The system is not being used for checked swings, but the technology is equally applicable; it makes little difference whether a ball is crossing the plate in one direction or a bat crosses it the other way. (The MLB executive overseeing the program, Morgan Sword, declined to offer a comment on the record about whether the majors would one day use ABS for this purpose.)

But accuracy is only part of the equation. Presumably TrackMan could have made the right call — but what effect would such automation have on us socially?
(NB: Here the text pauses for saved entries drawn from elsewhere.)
`src/rtl/bell_pkg.sv`:
```
// Purpose : shared types and helpers for the bell melody sequencer.
// Latency : n/a (declarations only).
// Backpres: n/a.
// Contents: NOTES_MAX, REST_CODE, note_t, seq_entry_t, seq_state_t, note2onehot().
package bell_pkg;

  localparam int         NOTES_MAX = 20;
  localparam int         SEQ_DUR_W = 8;
  localparam logic [4:0] REST_CODE = 5'd31;

  typedef logic [4:0] note_t;

  typedef struct packed {
    note_t                note;
    logic [SEQ_DUR_W-1:0] dur;
  } seq_entry_t;

  typedef enum logic [2:0] {
    IDLE,
    FETCH,
    PLAY,
    GAP,
    DONE
  } seq_state_t;

  // Note n lights bit NOTES_MAX-1-n, so note 0 is the MSB. Any code at or
  // above NOTES_MAX (including REST_CODE) matches no bit and yields zero.
  function automatic logic [NOTES_MAX-1:0] note2onehot(input note_t n);
    logic [NOTES_MAX-1:0] v;
    v = '0;
    for (int i = 0; i < NOTES_MAX; i++) begin
      if (int'(n) == NOTES_MAX - 1 - i) v[i] = 1'b1;
    end
    return v;
  endfunction

endpackage

```
`src/rtl/bell_seq_table.sv`:
```
// Purpose : DEPTH-entry note table, one write port, one registered read port.
// Latency : read data valid the cycle after rd_en; writes visible the cycle after wr_en.
// Backpres: none; both ports accept every cycle.
// Ports   : clk, _rst (async active-low), wr_en/wr_addr/wr_dat, rd_en/rd_addr -> rd_dat.
module bell_seq_table
  import bell_pkg::*;
#(
  parameter  int DEPTH = 16,
  localparam int AW    = $clog2(DEPTH)
) (
  input  logic            clk,
  input  logic            _rst,
  input  logic            wr_en,
  input  logic [AW-1:0]   wr_addr,
  input  seq_entry_t      wr_dat,
  input  logic            rd_en,
  input  logic [AW-1:0]   rd_addr,
  output seq_entry_t      rd_dat
);

  localparam seq_entry_t RST_ENTRY = '{note: REST_CODE, dur: '0};

  seq_entry_t mem_q [DEPTH];
  seq_entry_t mem_d [DEPTH];
  seq_entry_t rd_q;
  seq_entry_t rd_d;

  always_comb begin
    mem_d = mem_q;
    rd_d  = rd_q;
    if (wr_en) mem_d[wr_addr] = wr_dat;
    // Read from mem_q, not mem_d: a write landing on the same edge as the
    // read is not forwarded, so the reader sees the pre-write entry.
    if (rd_en) rd_d = mem_q[rd_addr];
  end

  always_ff @(posedge clk or negedge _rst) begin
    if (!_rst) begin
      for (int i = 0; i < DEPTH; i++) mem_q[i] <= RST_ENTRY;
      rd_q <= RST_ENTRY;
    end else begin
      mem_q <= mem_d;
      rd_q  <= rd_d;
    end
  end

  assign rd_dat = rd_q;

endmodule

```
`src/rtl/bell_seq_ctrl.sv`:
```
// Purpose : melody sequencer; steps through the note table, drives one-hot divider enables.
// Latency : start -> first sel bit 2 cycles; note held dur ticks, then GAP_MS silent ticks.
// Backpres: none; start ignored while busy, stop aborts from any active state.
// Ports   : clk, _rst, tick, start, stop, [loop], wr_en/wr_addr/wr_note/wr_dur -> sel, busy, done, step.
// Option  : BELL_SEQ_LOOP_EN adds input 'loop' to restart at entry 0 instead of finishing.
module bell_seq_ctrl
  import bell_pkg::*;
#(
  parameter  int NOTES  = NOTES_MAX,
  parameter  int DEPTH  = 16,
  parameter  int DUR_W  = SEQ_DUR_W,
  parameter  int GAP_MS = 10,
  localparam int AW     = $clog2(DEPTH)
) (
  input  logic             clk,
  input  logic             _rst,
  input  logic             tick,
  input  logic             start,
  input  logic             stop,
`ifdef BELL_SEQ_LOOP_EN
  input  logic             loop,
`endif
  input  logic             wr_en,
  input  logic [AW-1:0]    wr_addr,
  input  logic [4:0]       wr_note,
  input  logic [DUR_W-1:0] wr_dur,
  output logic [NOTES-1:0] sel,
  output logic             busy,
  output logic             done,
  output logic [AW-1:0]    step
);

  localparam int            GW       = (GAP_MS > 0) ? $clog2(GAP_MS + 1) : 1;
  localparam logic [GW-1:0] GAP_LOAD = GW'(GAP_MS);
  localparam logic [AW-1:0] LAST     = AW'(DEPTH - 1);

  seq_state_t       state_q, state_d;
  logic [AW-1:0]    addr_q, addr_d;
  logic [AW-1:0]    step_q, step_d;
  note_t            note_q, note_d;
  logic [DUR_W-1:0] dur_cnt_q, dur_cnt_d;
  logic [GW-1:0]    gap_cnt_q, gap_cnt_d;
  logic [NOTES-1:0] sel_q, sel_d;

  logic       loop_on;
  logic       rd_en;
  seq_entry_t wr_dat;
  seq_entry_t rd_dat;

`ifdef BELL_SEQ_LOOP_EN
  assign loop_on = loop;
`else
  assign loop_on = 1'b0;
`endif

  assign wr_dat = '{note: wr_note, dur: SEQ_DUR_W'(wr_dur)};

  bell_seq_table #(.DEPTH(DEPTH)) u_table (
    .clk     (clk),
    ._rst    (_rst),
    .wr_en   (wr_en),
    .wr_addr (wr_addr),
    .wr_dat  (wr_dat),
    .rd_en   (rd_en),
    .rd_addr (addr_d),
    .rd_dat  (rd_dat)
  );

  always_comb begin
    state_d   = state_q;
    addr_d    = addr_q;
    step_d    = step_q;
    note_d    = note_q;
    dur_cnt_d = dur_cnt_q;
    gap_cnt_d = gap_cnt_q;

    if (stop && (state_q != IDLE)) begin
      // Abort beats every other transition; counters simply go stale.
      state_d = IDLE;
    end else begin
      case (state_q)
        IDLE: begin
          if (start && !stop) begin
            state_d = FETCH;
            addr_d  = '0;
          end
        end
        FETCH: begin
          if (rd_dat.dur == '0) begin
            // Looping only rewinds if entry 0 was not itself the end marker,
            // otherwise an empty table would spin forever.
            if (loop_on && (addr_q != '0)) begin
              state_d = FETCH;
              addr_d  = '0;
            end else begin
              state_d = DONE;
            end
          end else begin
            state_d   = PLAY;
            dur_cnt_d = DUR_W'(rd_dat.dur);
            note_d    = rd_dat.note;
            step_d    = addr_q;
          end
        end
        PLAY: begin
          if (tick) begin
            dur_cnt_d = dur_cnt_q - DUR_W'(1);
            if (dur_cnt_q == DUR_W'(1)) begin
              state_d   = GAP;
              gap_cnt_d = GAP_LOAD;
            end
          end
        end
        GAP: begin
          // Zero-length gap exits on the first GAP cycle.
          if ((gap_cnt_q == '0) || (tick && (gap_cnt_q == GW'(1)))) begin
            gap_cnt_d = '0;
            if (addr_q == LAST) begin
              if (loop_on) begin
                state_d = FETCH;
                addr_d  = '0;
              end else begin
                state_d = DONE;
              end
            end else begin
              state_d = FETCH;
              addr_d  = addr_q + AW'(1);
            end
          end else if (tick) begin
            gap_cnt_d = gap_cnt_q - GW'(1);
          end
        end
        DONE:    state_d = IDLE;
        default: state_d = IDLE;
      endcase
    end

    // Table read is issued on the edge entering FETCH so the entry is
    // available for the FETCH decision itself.
    rd_en = (state_d == FETCH);
    // sel tracks the next state so it rises and falls with PLAY exactly.
    sel_d = (state_d == PLAY) ? NOTES'(note2onehot(note_d)) : '0;
  end

  always_ff @(posedge clk or negedge _rst) begin
    if (!_rst) begin
      state_q   <= IDLE;
      addr_q    <= '0;
      step_q    <= '0;
      note_q    <= REST_CODE;
      dur_cnt_q <= '0;
      gap_cnt_q <= '0;
      sel_q     <= '0;
    end else begin
      state_q   <= state_d;
      addr_q    <= addr_d;
      step_q    <= step_d;
      note_q    <= note_d;
      dur_cnt_q <= dur_cnt_d;
      gap_cnt_q <= gap_cnt_d;
      sel_q     <= sel_d;
    end
  end

  assign sel  = sel_q;
  assign busy = (state_q != IDLE);
  assign done = (state_q == DONE);
  assign step = step_q;

endmodule

```
`config.mk`:
```
export PLATFORM = sky130hd
export DESIGN_NAME = bell_seq_ctrl
export DESIGN_NICKNAME = d
export VERILOG_FILES = /design/src/rtl/bell_pkg.sv /design/src/rtl/bell_seq_table.sv /design/src/rtl/bell_seq_ctrl.sv
export SDC_FILE = /design/constraint.sdc
export NUM_CORES = 1
export LEC_CHECK = 0
export BUFFER_PORTS_ARGS = -buffer_cell sky130_fd_sc_hd__clkbuf_2
export CORE_UTILIZATION = 45
export CTS_BUF_LIST = sky130_fd_sc_hd__clkbuf_4
export DETAILED_ROUTE_END_ITERATION = 7
export PLACE_DENSITY_LB_ADDON = 0.2
export SLEW_MARGIN = 10
export SYNTH_ARGS = -nofsm -noshare
export SYNTH_HDL_FRONTEND = slang
export SYNTH_SLANG_ARGS = --single-unit
```
`constraint.sdc`:
```
create_clock -name clk -period 4.7 [get_ports clk]
set_input_delay 0.47 -clock clk [delete_from_list [all_inputs] [get_ports clk]]
set_output_delay 0.47 -clock clk [all_outputs]
set_load 0.02 [all_outputs]
```
==> results of run 1 <==
registers in the layout, summed over array words and instances (netlist names):
| signal | count |
|---|---|
| sel | 20 |
| step | 4 |
| dur_cnt_q | 8 |
| note_q | 5 |
| u_table.rd_dat | 13 |
| u_table.mem_q | 208 |
| gap_cnt_q | 4 |
| state_q | 3 |
| addr_q | 4 |
timing repair:
item	4_1_cts	5_1_grt
resized for setup	0	0
hold endpoints to repair	86	0
hold buffers	2	0
per-stage QoR:
step / worst slack (ns) / std cells / utilization
floorplan: 2.05 / 965 / -
global placement: 1.34 / 1313 / 0.478
detailed placement: 1.28 / 1313 / 0.478
CTS: 1.29 / 1450 / 0.517
global route: 1.06 / 1451 / 0.517
finish: 1.31 / 1451 / 0.517
cells in the mapped netlist, types with 2 or more instances:
cell type,n
nor3b_1,3
o2111ai_1,13
a2111o_1,2
ha_1,6
buf_1,7
nor3_1,6
clkbuf_1,32
inv_1,10
nor2_1,65
a22oi_1,2
nand3_1,4
a2111oi_0,2
nor4_1,5
or4_4,2
o22ai_1,37
a21oi_1,24
mux2_2,215
and2_1,3
nand3b_1,6
buf_4,7
nand2b_1,10
mux2i_1,95
o31ai_1,2
a21o_1,3
nor2b_1,7
o22a_1,2
and3_1,4
or3_1,2
buf_6,7
buf_2,6
a31oi_1,2
or4_1,2
o21ai_0,22
o211ai_1,2
nand2_1,63
dfstp_2,90
dfrtp_1,179
nand4_1,3
a22o_1,2
worst paths after layout:
path / endpoint / slack [ns] / cells past startpoint
setup / recovery: u_table.rd_dat[0]$_DFFE_PN0N_ / 1.31 / 11
hold / removal: addr_q[3]$_DFF_PN0_ / 0.25 / 6
setup reg to reg: u_table.rd_dat[0]$_DFFE_PN0N_ / 1.31 / 11
hold reg to reg: u_table.mem_q[186]$_DFFE_PN0P_ / 0.50 / 1
max in group asynchronous: u_table.mem_q[121]$_DFFE_PN0P_ / 3.06 / 3
min in group asynchronous: u_table.mem_q[98]$_DFFE_PN0P_ / 0.50 / 2
layer usage:
metal  wire length [µm]  share of wire  track usage  vias up
li1                   -              -            -     3705
met1              13500           0.45        0.300     4091
met2              14200           0.47        0.352      194
met3               1620          0.054       0.0449       63
met4                794          0.026       0.0893        0
met5                  0              0            0        -
where the power goes:
group          leakage (nW)  internal, W  total, W  switching, W
combinational          2.00     0.000512  0.000970      0.000458
sequential             3.20      0.00296   0.00327      0.000306
clock                 0.602      0.00129   0.00228      0.000993
total                  5.80      0.00476   0.00652       0.00176
cells by family (layout without fill, tap and decap cells):
kind of cell / Yosys count / count (layout) / share of synthesized area
multiplexers: 311 / 311 / 0.275
flip-flops: 269 / 269 / 0.556
AND/OR/NAND/NOR: 192 / 192 / 0.0739
AO/OA/AOI/OAI: 117 / 117 / 0.0607
buffers and inverters: 70 / 214 / 0.0284
adder cells (fa/ha/maj): 6 / 6 / 0.00610
other: 0 / 1 / 0
worst max-delay path: stages, from the launching register on:
cell       delay (ns)
dfrtp_1          0.38
inv_1            0.11
ha_1             0.20
a21oi_1          0.14
or4_1            0.51
mux2_4           0.43
inv_6            0.49
buf_4            0.42
mux2i_1          0.24
o22ai_1          0.10
nor2_1           0.12
o2111ai_1        0.12
area by class of cell:
cell class,count,share of cell area
clock buffer,116,0.0626
sequential,269,0.492
timing repair buffer,68,0.0310
antenna,1,0.000180
clock inverter,19,0.0117
tap,341,0.0307
multi-input combinational,626,0.368
inverter,11,0.00333
==> results.sh, run 1 <==
export IMPL_status="finished, final reports clean"
export IMPL_setup_viol=0
export IMPL_vias_per_cell=5.55
export IMPL_syn_inst=965
export IMPL_fin_crit_sh=0.720
export IMPL_ys_async_sr_fraction=1.00
export IMPL_path_class="reg2reg"
export IMPL_arrival_ns=3.92
export IMPL_h_tree_depth=3
export IMPL_ys_types=50
export IMPL_synth_enable_flop_cells=0
export IMPL_p_per_area_mw_per_mm2=469
export IMPL_endpoint_kind="flop"
export IMPL_avgRoutedWirePerCell_um=20.7
export IMPL_drcViolationCount=0
export IMPL_die_area_mm2=0.0280
export IMPL_synth_cell_area_mm2=0.0123
export IMPL_peakVddDrop_mv=0.193
export IMPL_hold_violations=0
export IMPL_fp_coreArea_mm2=0.0269
export IMPL_die_height_um=167
export IMPL_drtIter0Drc=584
export IMPL_yosysWarnings=0
export IMPL_cp_startpoint="gap_cnt_q[1]$_DFFE_PN0P_"
export IMPL_root_buffer="clkbuf_4"
export IMPL_gp_congestion=0.826
export IMPL_clk_pin_slew_ns=0.06
export IMPL_synth_top_area_frac=0.364
export IMPL_netlist_top_cells_area="dfrtp_1 36%, mux2_2 20%, dfstp_2 19%, mux2i_1 7.7%, nor2_1 2.0%"
export IMPL_rows=60
export IMPL_setup_tns_final_ns=0
export IMPL_relSlewSlack=0.229
export IMPL_mostFrequentLayoutCell="mux2_2"
export IMPL_antenna_found_initial=1
export IMPL_worstPathMaxFanout=49
export IMPL_place_area_mm2=0.0128
export IMPL_post_cts_buffers=0
export IMPL_syn_area_per_cell_um2=12.8
export IMPL_port_buffers=48
export IMPL_initial_core_util=0.458
export IMPL_synth_top_area_cell="dfrtp_1"
export IMPL_ant_nets=0
export IMPL_clock_sinks=269
export IMPL_rsz0062_at_grt="no"
export IMPL_regArea_mm2=0.00684
export IMPL_routed_wl_um=30100
export IMPL_place_hpwl_um=17800
export IMPL_required_ns=5.23
export IMPL_maxCapViolCount=0
export IMPL_clockBufferDepth=3
export IMPL_total_power_w=0.00652
export IMPL_io_pins=49
export IMPL_multi_input_area_mm2=0.00512
export IMPL_layout_nets=1079
export IMPL_grt_pass1_vias=8368
export IMPL_layout_drive_gt1_share=0.452
export IMPL_die_w_um=167
export IMPL_insertion_delay_ns=0.68
export IMPL_crit_path_start_kind="flop"
export IMPL_r2r_start="gap_cnt_q[1]$_DFFE_PN0P_"
export IMPL_tightest_slew_ns=1.16
export IMPL_maxSlewViolCount=0
export IMPL_synth_seq_area_share=0.556
export IMPL_dr_pass1_iters=6
export IMPL_ys_ff_latch=269
export IMPL_fin_skew_ns=0.0360
export IMPL_synth_flop_cell="dfrtp_1"
export IMPL_final_area_mm2=0.0139
export IMPL_power_leakage_nw=5.80
export IMPL_cts_buffers=74
export IMPL_fillCellCount=2403
export IMPL_areaGrowthSynthToFinish_pct=12.9
export IMPL_cts_tree="done"
export IMPL_min_from="start"
export IMPL_synth_nets=994
export IMPL_period_needed_ns=3.39
export IMPL_fmax_mhz=295
export IMPL_whs_ns=0.250
export IMPL_hp_class="in2reg"
export IMPL_final_cell_mix="215 x mux2_2, 179 x dfrtp_1, 116 x clkbuf_4"
export IMPL_grt_pass1_wl_um=47600
export IMPL_grt_ovfl_total=0
export IMPL_num_vias=8053
export IMPL_grt_max_degree=128
export IMPL_grt_usage=0.223
Note: power is estimated with default switching activity, not from simulation.
==> run 2, diff against run 1 <==
==> constraint.sdc (replaced) <==
create_clock -name clk -period 3.51 [get_ports clk]
set_input_delay 0.351 -clock clk [delete_from_list [all_inputs] [get_ports clk]]
set_output_delay 0.351 -clock clk [all_outputs]
set_load 0.02 [all_outputs]
==> run 2 against run 1 <==
Cell count up 0.96%. Maximum frequency up 2.6%. Setup slack worse by 1.1 ns. Largest cell class unchanged. Die area unchanged. Combinational power up 36%. Clock power up 32%. Via count up 1.3%. Critical path depth unchanged. Sequential power up 34%. Total power up 34%. Clock-buffer cell count up 4. Clock skew up 0.021 ns.
==> results.sh, run 2 (synthesized netlist as in run 1, its figures left out) <==
export IMPL_fin_crit_sh=0.940
export IMPL_grt_max_degree=103
export IMPL_mostFrequentLayoutCell="mux2_2"
export IMPL_ant_nets=0
export IMPL_worst_r2r_path_depth=11
export IMPL_insertion_delay_ns=0.68
export IMPL_total_power_w=0.00871
export IMPL_crit_chain="inv_1 > ha_1 > a21oi_1 > or4_1 > mux2_4 > inv_6 > buf_12 > mux2i_1 > o22ai_1 > nor2_1 > o2111ai_1"
export IMPL_grt_usage=0.225
export IMPL_avgRoutedWirePerCell_um=20.7
export IMPL_drcViolationCount=0
export IMPL_vias_per_cell=5.57
export IMPL_worstPathMaxFanout=37
export IMPL_fin_skew_ns=0.0574
export IMPL_root_buffer="clkbuf_4"
export IMPL_power_leakage_nw=5.87
export IMPL_gp_congestion=0.849
export IMPL_final_area_mm2=0.0140
export IMPL_cts_buffers=74
export IMPL_tightest_slew_ns=1.10
export IMPL_rows=60
export IMPL_critical_path_slowest_cell="or4_1"
export IMPL_cp_buffers_inverters=3
export IMPL_place_hpwl_um=18800
export IMPL_die_area_mm2=0.0280
export IMPL_required_ns=4.05
export IMPL_hold_violations=0
export IMPL_grt_pass1_wl_um=48400
export IMPL_cpPeakStageDelay_ns=0.51
export IMPL_p_sw_frac=0.270
export IMPL_io_pins=49
export IMPL_rrSetupSlack_ns=0.21
export IMPL_die_height_um=167
export IMPL_port_buffers=48
export IMPL_p_per_area_mw_per_mm2=621
export IMPL_initial_core_util=0.458
export IMPL_hold_depth=6
export IMPL_dr_pass1_iters=5
export IMPL_relSlewSlack=0.270
export IMPL_p_sw_w=0.00235
export IMPL_maxSlewViolCount=0
export IMPL_regMostFlops="u_table.mem_q"
export IMPL_clockBufferDepth=3
export IMPL_path_class="reg2reg"
export IMPL_clk_pin_slew_ns=0.06
export IMPL_routed_wl_um=30300
export IMPL_grt_ovfl_total=0
export IMPL_hp_class="in2reg"
export IMPL_cts_tree="done"
export IMPL_setup_tns_final_ns=0
export IMPL_pwr_share_comb=0.151
export IMPL_final_cell_mix="215 x mux2_2, 179 x dfrtp_1, 120 x clkbuf_4"
export IMPL_areaGrowthSynthToFinish_pct=14.0
export IMPL_clock_sinks=269
export IMPL_fmax_mhz=303
export IMPL_rr_endpoint="u_table.rd_dat[0]$_DFFE_PN0N_"
export IMPL_endpoint_kind="flop"
export IMPL_antenna_found_initial=1
export IMPL_clock_power_share=0.345
export IMPL_status="finished, final reports clean"
export IMPL_peakVddDrop_mv=0.304
export IMPL_maxCapViolCount=0
export IMPL_place_area_mm2=0.0130
export IMPL_crit_path_start_kind="flop"
export IMPL_fp_coreArea_mm2=0.0269
export IMPL_arrival_ns=3.84
export IMPL_critPathTopFamily="buffers and inverters"
export IMPL_num_vias=8160
export IMPL_layout_drive_gt1_share=0.459
export IMPL_grt_pass1_vias=8593
export IMPL_r2r_start="gap_cnt_q[1]$_DFFE_PN0P_"
export IMPL_intPower_w=0.00636
export IMPL_h_tree_depth=3
export IMPL_layout_nets=1091
export IMPL_largest_register_ffs=208
export IMPL_min_to="addr_q[3]$_DFF_PN0_"
export IMPL_min_from="start"
export IMPL_p_seq_frac=0.503
export IMPL_post_cts_buffers=0
export IMPL_die_w_um=167
export IMPL_rsz0062_at_grt="no"
export IMPL_drtIter0Drc=387
export IMPL_path_depth=11
export IMPL_setup_viol=0
export IMPL_period_needed_ns=3.30
## run 2: changes by cell type in the layout (fill, tap and decap cells not counted), sizes merged
cell / delta
buf: +12
clkinvlp: -2
clkbuf: +4
bufinv: -1
clkinv: +1
## run 2: power by group through the flow
stage / registers [W] / logic (W) / clock network [W]
6_report: 0.00438 / 0.00132 / 0.00301
5_1_grt: 0.00447 / 0.00148 / 0.00326
4_1_cts: 0.00438 / 0.00134 / 0.00310
3_5_place_dp: 0.00443 / 0.00133 / 0
3_3_place_gp: 0.00441 / 0.00129 / 0
2_1_floorplan: 0.00427 / 0.00102 / 0
## run 2: timing repair
action                     CTS  global route
gates resized for setup      0             1
setup endpoints to repair    0             1
hold endpoints to repair    60             0
hold buffers                 2             0
## run 2: metrics by stage
step | worst slack (ns) | std cells | hold slack (ns) | util
finish | 0.211 | 1465 | 0.0845 | 0.522
global route | 0.0592 | 1465 | 0.0913 | 0.522
CTS | 0.210 | 1464 | 0.0273 | 0.522
detailed placement | 0.238 | 1325 | 0.462 | 0.483
global placement | 0.281 | 1325 | 0.467 | 0.483
floorplan | 0.858 | 965 | 0.0554 | -
## run 2: per-layer routing
layer	track usage	wire (µm)	up-vias
li1	-	-	3727
met1	0.304	14000	4213
met2	0.360	14300	156
met3	0.0430	1220	64
met4	0.0858	785	0
met5	0	0	-
## run 2: worst max-delay path by stage
stage	start	to	slack [ns]
after floorplan	gap_cnt_q[1]$_DFFE_PN0P_	u_table.rd_dat[6]$_DFFE_PN0N_	0.86
after global placement	gap_cnt_q[1]$_DFFE_PN0P_	u_table.rd_dat[0]$_DFFE_PN0N_	0.28
after detailed placement	gap_cnt_q[1]$_DFFE_PN0P_	u_table.rd_dat[0]$_DFFE_PN0N_	0.24
after CTS	gap_cnt_q[1]$_DFFE_PN0P_	u_table.rd_dat[0]$_DFFE_PN0N_	0.21
after global routing	gap_cnt_q[1]$_DFFE_PN0P_	u_table.rd_dat[0]$_DFFE_PN0N_	0.06
final	gap_cnt_q[1]$_DFFE_PN0P_	u_table.rd_dat[0]$_DFFE_PN0N_	0.21
## run 2: final cells by class
type                    instances  area, µm²
repair buffers                 80        571
fillers                      2396      12800
clock inverters                17        123
diodes                          1       2.50
flip-flops and latches        269       6840
clock buffers                 120        901
inverters                      11       46.3
multi-input cells             626       5120
well taps                     341        427
## run 2: worst register-to-register path, stage by stage, from the launching register on
cell and delay, ns:
dfrtp_1 0.38, inv_1 0.13, ha_1 0.19, a21oi_1 0.12, or4_1 0.51, mux2_4 0.43, inv_6 0.40, buf_12 0.28
mux2i_1 0.26, o22ai_1 0.11, nor2_1 0.24, o2111ai_1 0.14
An argument can be made that it would increase consumer confidence and eliminate discord; an equal argument could be made the other way, that subjectivity is what makes the public realm, or at least baseball, a dynamic and interesting place.

The Flores checked swing, in other words, gets at the question that stretches across much of innovation: Just because we could, does that mean we should?

James Bessen, the executive director of the Technology & Policy Research Initiative at Boston University’s Law School, has studied the intersection of automation and society, and he offered a simple calculus to answer the question. “If the robot can be more objective than an umpire,” he said Friday, “then I think that is good for baseball, especially if fans feel that the robot is objective. Better umpiring removes the focus on controversial calls and puts it back on the performance of the players, where it should be.”

Not everyone agrees. Some fans have questioned whether judgment calls are part of the fun of baseball and a legalistic rendering is contrary to the spirit of the game. On the field, some, particularly pitchers and catchers, have raised objections. Catchers worry it will make the so-called art of framing a pitch moot, while pitchers such as former Cy Young winner Frank Viola ask whether it will remove a pitcher’s artistic ability to essentially will a strike with a good pitch that just happens to be an inch off.

But a surprising number of big leaguers have expressed optimism, hoping it rids the game of the subjectivity that makes them kick dirt and get ejected. “Those things are going to happen; it almost has to happen,” Don Mattingly, former New York Yankees MVP and current Miami Marlins manager, said of robo-umpires.

Ironically, Morales himself provided some support for robo-umpires, basically admitting he couldn’t do the job as well as technology could.

“Check swings are one of the hardest calls we have,” he said after the game. “I don’t have the benefit of multiple camera angles when I’m watching it live.”

There is precedent for robotics in other high-level sports. The U.S. Tennis Association employed Hawk-Eye Live technology at the U.S. Open this year to replace all line judges, even for match-critical points. The move ostensibly eliminates all human ambiguities and, of course, player replay challenges; there’s no point going to the same system to overturn the system you just disagreed with.

Still, there’s some doubt of how it might have been implemented in this case. Purists on Thursday night were quick to remind that the checked swing is determined not by where the bat ends but a more subjective “attempt to strike at the ball.” The TrackMan technology is good. But it can’t — yet — judge a player’s attempt.

correction

An earlier version of this story incorrectly said Flores was playing second base Thursday night. He was playing first. This version has been corrected.